Sorprende, en efecto, que un tema que afecta a la sanidad interior, al transporte y a otras importantes competencias autonómicas, sólo dos Comunidades se personaran en el procedimiento de elaboración. Aunque sí es cierto que el tema había pasado por el Consejo Interterritorial del Sistema Nacional de Salud. Por cierto, como lo había hecho también, el 14 de marzo de 2007, un malhadado reglamento independiente sobre el mismo asunto, que luego fue retirado de la circulación ante sus numerosas sospechas de inconstitucionalidad.

Aún es más sorprendente que de los más de ocho mil municipios, todos con competencias en la materia, conforme a los artículos 26 de la Ley básica de Régimen Local y 42 de la General de Sanidad, sólo uno se acercara a la Administración central para saber en qué le podían afectar los cambios en un ámbito en el que –como dice la sí vigente Ley 33/2011, de 4 de octubre, General de Salud Pública- sí cabe exigir declaración responsable o comunicación previa de inicio de actividad (artículo 29.2).
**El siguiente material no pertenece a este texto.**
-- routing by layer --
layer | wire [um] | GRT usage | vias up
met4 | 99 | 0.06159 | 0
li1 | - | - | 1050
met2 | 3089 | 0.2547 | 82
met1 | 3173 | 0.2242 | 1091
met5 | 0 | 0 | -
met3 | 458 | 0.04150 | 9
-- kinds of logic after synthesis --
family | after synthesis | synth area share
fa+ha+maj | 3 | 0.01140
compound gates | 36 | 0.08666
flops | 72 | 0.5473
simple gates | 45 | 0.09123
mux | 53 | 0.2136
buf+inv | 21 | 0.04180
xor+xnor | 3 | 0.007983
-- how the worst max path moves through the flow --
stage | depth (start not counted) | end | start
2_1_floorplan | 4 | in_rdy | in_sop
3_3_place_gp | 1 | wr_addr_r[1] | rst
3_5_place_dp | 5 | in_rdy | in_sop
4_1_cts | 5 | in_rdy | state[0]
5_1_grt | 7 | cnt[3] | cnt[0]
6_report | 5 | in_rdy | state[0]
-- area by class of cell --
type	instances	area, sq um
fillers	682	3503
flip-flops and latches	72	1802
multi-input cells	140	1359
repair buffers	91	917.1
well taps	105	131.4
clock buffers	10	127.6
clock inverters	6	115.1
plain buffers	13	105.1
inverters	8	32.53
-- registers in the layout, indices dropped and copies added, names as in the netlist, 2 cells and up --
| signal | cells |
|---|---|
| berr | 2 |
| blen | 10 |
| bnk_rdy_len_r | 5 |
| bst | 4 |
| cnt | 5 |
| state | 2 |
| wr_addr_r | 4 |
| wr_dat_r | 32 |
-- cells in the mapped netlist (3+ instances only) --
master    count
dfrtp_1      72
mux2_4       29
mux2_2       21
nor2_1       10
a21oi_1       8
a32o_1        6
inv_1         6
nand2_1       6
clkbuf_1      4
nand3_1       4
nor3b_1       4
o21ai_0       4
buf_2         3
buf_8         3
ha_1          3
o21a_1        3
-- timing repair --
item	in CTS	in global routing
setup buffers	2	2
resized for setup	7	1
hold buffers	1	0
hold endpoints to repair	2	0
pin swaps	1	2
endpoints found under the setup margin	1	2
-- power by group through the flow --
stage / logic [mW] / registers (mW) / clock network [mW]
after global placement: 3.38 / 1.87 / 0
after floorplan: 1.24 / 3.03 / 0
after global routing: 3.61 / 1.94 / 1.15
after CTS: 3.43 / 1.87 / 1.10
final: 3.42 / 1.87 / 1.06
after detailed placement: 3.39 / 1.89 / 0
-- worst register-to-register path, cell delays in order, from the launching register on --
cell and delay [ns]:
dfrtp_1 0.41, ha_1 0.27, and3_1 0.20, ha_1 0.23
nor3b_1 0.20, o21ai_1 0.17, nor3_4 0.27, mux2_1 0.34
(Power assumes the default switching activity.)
$ cat src/rtl/rename_map_table.sv
// Register rename: speculative/committed maps plus circular free list with one-cycle flush recovery.
// Lookups are combinational (0 cycles); rename_ready drops when the free list is empty or on flush; commits always accepted.
module rename_map_table #(
   parameter int ARCH_REGS = 32,
   parameter int PHYS_REGS = 64,
   parameter int AW        = $clog2(ARCH_REGS),
   parameter int PW        = $clog2(PHYS_REGS),
   parameter int FL_DEPTH  = PHYS_REGS - ARCH_REGS
) (
   input  logic          clk,
   input  logic          rst_n,
   input  logic          rename_valid,
   output logic          rename_ready,
   input  logic          uses_rs,
   input  logic          uses_rt,
   input  logic          uses_rw,
   input  logic [AW-1:0] rs_addr,
   input  logic [AW-1:0] rt_addr,
   input  logic [AW-1:0] rw_addr,
   output logic [PW-1:0] rs_phys,
   output logic [PW-1:0] rt_phys,
   output logic [PW-1:0] rw_phys,
   output logic [PW-1:0] rw_old_phys,
   input  logic          commit_valid,
   input  logic          commit_uses_rw,
   input  logic [AW-1:0] commit_rw_addr,
   input  logic [PW-1:0] commit_rw_phys,
   input  logic [PW-1:0] commit_old_phys,
   input  logic          flush,
   output logic [PW:0]   free_count
);

   localparam int FW = (FL_DEPTH > 1) ? $clog2(FL_DEPTH) : 1;
   localparam logic [PW:0] FL_FULL = (PW+1)'(FL_DEPTH);

   logic [PW-1:0] spec_map [ARCH_REGS];
   logic [PW-1:0] arch_map [ARCH_REGS];
   logic [PW-1:0] fl [FL_DEPTH];
   logic [FW-1:0] head;
   logic [FW-1:0] tail;
   logic [FW-1:0] commit_head;
   logic [PW:0]   count;

   logic rw_is_zero;
   logic fire;
   logic alloc;
   logic commit_en;
   logic unused_flags;

   function automatic logic [FW-1:0] ptr_inc(input logic [FW-1:0] p);
      return (p == FW'(FL_DEPTH - 1)) ? '0 : p + 1'b1;
   endfunction

   // Source-use flags only qualify downstream wakeup; lookups are unconditional.
   assign unused_flags = uses_rs ^ uses_rt;

   assign rw_is_zero   = (rw_addr == '0);
   assign rename_ready = (count != '0) && !flush;
   assign fire         = rename_valid && rename_ready;
   assign alloc        = fire && uses_rw && !rw_is_zero;
   assign commit_en    = commit_valid && commit_uses_rw && (commit_rw_addr != '0);

   assign rs_phys     = spec_map[rs_addr];
   assign rt_phys     = spec_map[rt_addr];
   assign rw_phys     = rw_is_zero ? '0 : fl[head];
   assign rw_old_phys = rw_is_zero ? '0 : spec_map[rw_addr];
   assign free_count  = count;

   always_ff @(posedge clk or negedge rst_n) begin
      if (!rst_n) begin
         for (int i = 0; i < ARCH_REGS; i++) begin
            spec_map[i] <= PW'(i);
            arch_map[i] <= PW'(i);
         end
         for (int k = 0; k < FL_DEPTH; k++) begin
            fl[k] <= PW'(ARCH_REGS + k);
         end
         head        <= '0;
         tail        <= '0;
         commit_head <= '0;
         count       <= FL_FULL;
      end else begin
         if (commit_en) begin
            arch_map[commit_rw_addr] <= commit_rw_phys;
            fl[tail]                 <= commit_old_phys;
            tail                     <= ptr_inc(tail);
            commit_head              <= ptr_inc(commit_head);
         end
         if (flush) begin
            // Recovery must see this cycle's commit, so forward it into the copy.
            for (int i = 0; i < ARCH_REGS; i++) begin
               spec_map[i] <= (commit_en && commit_rw_addr == AW'(i)) ? commit_rw_phys : arch_map[i];
            end
            head  <= commit_en ? ptr_inc(commit_head) : commit_head;
            count <= FL_FULL;
         end else begin
            if (alloc) begin
               spec_map[rw_addr] <= fl[head];
               head              <= ptr_inc(head);
            end
            if (commit_en && !alloc) begin
               count <= count + 1'b1;
            end else if (alloc && !commit_en) begin
               count <= count - 1'b1;
            end
         end
      end
   end

endmodule

$ cat config.mk
export PLATFORM = sky130hd
export DESIGN_NAME = rename_map_table
export DESIGN_NICKNAME = d
export VERILOG_FILES = /design/src/rtl/rename_map_table.sv
export SDC_FILE = /design/constraint.sdc
export NUM_CORES = 1
export LEC_CHECK = 0
export CAP_MARGIN = 20
export CORE_ASPECT_RATIO = 1.25
export CORE_MARGIN = 1.5
export CORE_UTILIZATION = 25
export CTS_CLUSTER_DIAMETER = 40
export DETAILED_ROUTE_END_ITERATION = 16
export PLACE_DENSITY = 0.45
export REMOVE_ABC_BUFFERS = 1
export SLEW_MARGIN = 20
export SYNTH_ARGS = -nofsm -noshare
export SYNTH_HDL_FRONTEND = slang
export SYNTH_SLANG_ARGS = --single-unit
$ cat constraint.sdc
create_clock -name clk -period 4.4 [get_ports clk]
set_clock_uncertainty 0.15 [all_clocks]
set_input_delay 1.1 -clock clk [delete_from_list [all_inputs] [get_ports clk]]
set_output_delay 1.1 -clock clk [all_outputs]
set_load 0.1 [all_outputs]
==> impl_metrics.ini <==
[floorplanning]
die_w_um = 314
initial_core_util_pct = 25.2
die-area_um2 = 123000
num_rows = 142
core_um2 = 120000
io_pins = 73
die_h_um = 391

[cells_and_area]
drive_above_1_share_pct = 51.4
antenna_cells = 0
final_common_cell = mux2_2
final_nets = 2370
synthToLayoutAreaGrowth_pct = 22.4
final_area_um2 = 36900
fin_cells = 3967
layout_common_cells = 396 x mux2_2, 323 x dfrtp_1, 273 x dfstp_2

[logic_synthesis]
synth_area_leaders = dfrtp_1 27%, dfstp_2 24%, mux2_2 15%
synthesis.area_um2 = 30100
synth-seq-cells = 598
syn_inst = 2189
yosys_warnings = 0
syn_area_per_cell_um2 = 13.8
synth.top_cell.area_share_pct = 27.0
synth_edf_count = 0
async_reset_ff_share_pct = 100
yosysSeqAreaShare_pct = 50.8
ys_types = 57
synth_flop_cell = dfrtp_1
yosys.area.top_type = dfrtp_1

[cts]
clock_latency_ns = 0.67
numCtsBuffers = 84
cts_buffer_depth = 3
cts_root_buf = clkbuf_16
htree_levels = 3
cts_tree = done
clk_pin_slew_ns = 0.05
clkSinkCount = 598

[timing]
max_freq_ghz = 0.224
setup_slack_ns = -0.0545
timing.final.crit_period_ns = 4.45
maxSlewHeadroom_pct = 26.0
max_slew.worst_pin.slew_ns = 1.11
hold_viol = 0
holdWs_ns = 0.222
rsz0062_at_grt = yes
setup_viol = 2
finalCritPeriodShare_pct = 101
drv_slew = 0

[critical_path]
rrSetupSlack_ns = 0.99
worstPathRequired_ns = 3.15
crit_buf_inv = 4
cp-start-kind = input pin
worstPathMaxFanout = 8
r2r_cells = 11
worstReg2RegEnd = free_count[6]
critPathMaxStageDelay_ns = 0.52
critPathSlowestCell = a22oi_1
r2r_start = free_count[3]
cp_cell_sequence = clkdlybuf4s50_1 > buf_4 > and2_1 > buf_12 > a22oi_1 > o2111a_1 > nor2_1 > buf_12
critical_path_arrival_ns = 3.20
cpLargestDelayFamily = buffers and inverters
cp_common_cell = buf_12
path_class = input pin to primary output
end_kind = primary output

[pwr]
pwr-share-seq_pct = 36.2
pwr-share-comb_pct = 30.3
leakage_nw = 14.8
power_density_nw_per_um2 = 580
power.switching_mw = 7.58
worst_ir_drop_vdd_mv = 0.503
p_sw_share_pct = 35.4
clock_power_share_pct = 33.6
intPower_mw = 13.8

[hold_path]
hp-start = arch_map[189]
hp-class = register to register
hold_depth = 0
hold_path_end = arch_map[189]

[global_route]
grt.overflow.total = 0
top_usage_layer = met2
grt_max_degree = 145
antenna_found_initial = 0
use_met3_pct = 2.36
grt_pass1_wl_mm = 152
grtUsageTotal_pct = 16.8
grtUsageMet1_pct = 19.8
grt_pass1_vias = 22000
grt_util_met2_pct = 29.6

[routing]
drt_wl_total_mm = 103
drtIter0Drc = 1678
firstDrtPassIters = 5
wl_per_cell_um = 25.9
viasPerCell = 5.19
vias = 20600
drc_errors = 0
ant_nets = 0

[run_status]
status = finished with violations
violations = setup timing

[placement]
placed_area_um2 = 33700
pre_cts_slack_ns = -0.0194
dp_hpwl_mm = 71.2
port_buffers = 70
gp_congestion = 0.973
dp_cells = 3803

[job]
cap_viol_max_count = 0
==> cells by family (layout without fill, tap and decap cells) <==
logic type / after synthesis / after routing / share of synthesized area, %
compound gates: 480 / 480 / 10.7
simple gates: 266 / 266 / 4.29
flops: 598 / 598 / 50.8
fa+ha+maj: 17 / 17 / 0.730
buf+inv: 184 / 378 / 2.49
xor+xnor: 6 / 6 / 0.174
mux: 638 / 638 / 30.8
==> worst max-delay path by stage <==
stage | startpoint | to | slack (ns) | depth (start not counted)
after global routing | rw_addr[2] | rw_old_phys[2] | -0.05 | 10
final | rw_addr[3] | rw_old_phys[2] | -0.05 | 8
after global placement | rw_addr[2] | free_count[6] | -0.20 | 13
after detailed placement | rt_addr[0] | rt_phys[0] | -0.02 | 6
after CTS | head[1] | rw_phys[2] | 0.004 | 9
after floorplan | head[2] | rw_phys[0] | -1.50 | 5
==> registers in the layout, summed over array words and instances, names as in the netlist <==
name and cells:
arch_map 192, fl 192, spec_map 192, free_count 7, commit_head 5, head 5
tail 5
==> what timing repair did <==
action / CTS / global route
setup endpoints to repair: 13 / 9
setup buffers: 7 / 0
cloned: 0 / 0
pin swaps: 2 / 0
hold buffers: 0 / 0
gates resized for setup: 16 / 7
==> cells in the mapped netlist (2+ instances only) <==
master / count
a211oi_1: 4
a21o_1: 4
a21oi_1: 28
a21oi_2: 6
a221o_1: 26
a221oi_1: 6
a22o_1: 6
a22oi_1: 205
a31oi_1: 10
and2_1: 4
and3_1: 12
and3b_1: 3
buf_1: 24
buf_2: 26
buf_4: 7
clkbuf_1: 118
dfrtp_1: 325
dfstp_2: 273
ha_1: 16
inv_1: 8
mux2_2: 396
mux2i_1: 49
mux4_2: 192
nand2_1: 65
nand2b_1: 12
nand3_1: 49
nand3_2: 2
nor2_1: 74
nor2b_1: 9
nor3_1: 15
nor3b_1: 5
nor4_1: 3
o2111a_1: 6
o21ai_0: 172
o31ai_1: 3
xnor2_1: 5
==> routing by layer <==
metal / wire length [um] / vias to the layer above
met5: 0 / -
met4: 5250 / 0
met3: 4810 / 205
met2: 52500 / 691
met1: 40100 / 10900
li1: - / 8747
==> stage by stage <==
stage | TNS, ns | util, % | power, mW
after CTS | 0 | 30.8 | 21.6
after global placement | -0.271 | 28.1 | 14.0
after detailed placement | -0.0896 | 28.1 | 14.2
final | -0.0551 | 30.8 | 21.4
after global routing | -0.120 | 30.8 | 22.3
after floorplan | -12.89 | - | 11.0
==> power by group through the flow <==
stage          Sequential [mW]  Clock (mW)  Combinational, mW
3_3_place_gp              7.80           0               6.21
6_report                  7.75        7.19               6.48
5_1_grt                   7.89        7.60               6.79
4_1_cts                   7.75        7.37               6.51
3_5_place_dp              7.89           0               6.29
2_1_floorplan             7.62           0               3.43
==> area by class of cell <==
type                            count  area [um2]
Clock buffer                      111        2320
Clock inverter                     46         698
Fill cell                       11900       82800
Inverter                            9        33.8
Multi-Input combinational cell   1407       14200
Sequential cell                   598       15300
Tap cell                         1584        1980
Timing Repair Buffer              212        2340
Power figures use the tool's default switching activity.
En cuanto a las “4 asociaciones del sector, una empresa funeraria y 3 observaciones de particulares”, ¿qué decir? Pues que el reclamo, aunque cumpliera los mínimos legales, fue poco eficaz y que, por lo que pude comprobar en una reciente convención celebrada en Sevilla, muy pocos profesionales funerarios –algunos de gran pujanza- llegaron a enterarse de la posibilidad de decir algo en la tramitación. A la media docena de personas que me consta que son buenas conocedoras de la materia, no se les inquirió nada y, lógicamente, tampoco iban a mandar filantrópicamente sus aportaciones, cuando nadie les había dado vela en este entierro.

Es cierto que el desinterés también pudo deberse a que siempre se intuyó que ésta, como otras iniciativas, se iba a quedar por el camino ante las sospechas de una disolución anticipada de las Cortes. Y así fue: al mes de aprobarse el proyecto de ley, el Presidente del Gobierno ya anunció la fecha del 20-N para las elecciones generales.

La segunda patología de la Memoria de la que quiero dar cuenta es más grave por lo que entraña de desconocimiento de lo que se maneja. Al referirse a las vigencias supérstites, si hubiera entrado en vigor el texto, se dice textualmente: “no se deroga la normativa que específicamente el reglamento [de Policía Sanitaria Mortuoria de 1974] considera vigente en materia de cementerios. En concreto (…) la Orden de 31 de octubre de 1938, sobre enterramientos en templos o criptas”. Para que tal cosa fuera cierta, la Constitución de 1978 no debería tener disposición derogatoria; España sería aún un Estado confesional y no se habrían superado las discriminaciones entre vencedores y vencidos en la Guerra Civil. La citada disposición que se declara subsistente, prevé, entre otras perlas, que para acceder al enterramiento en templos o criptas, debe darse un donativo a la Iglesia Católica; aportación que se destinará a la reconstrucción de los edificios religiosos destruidos por los rojos. Como suena. Tanta Ley de Memoria Histórica y aún, en otra Memoria, se escapan gazapos salidos del mismísimo Valle de Cuelgamuros.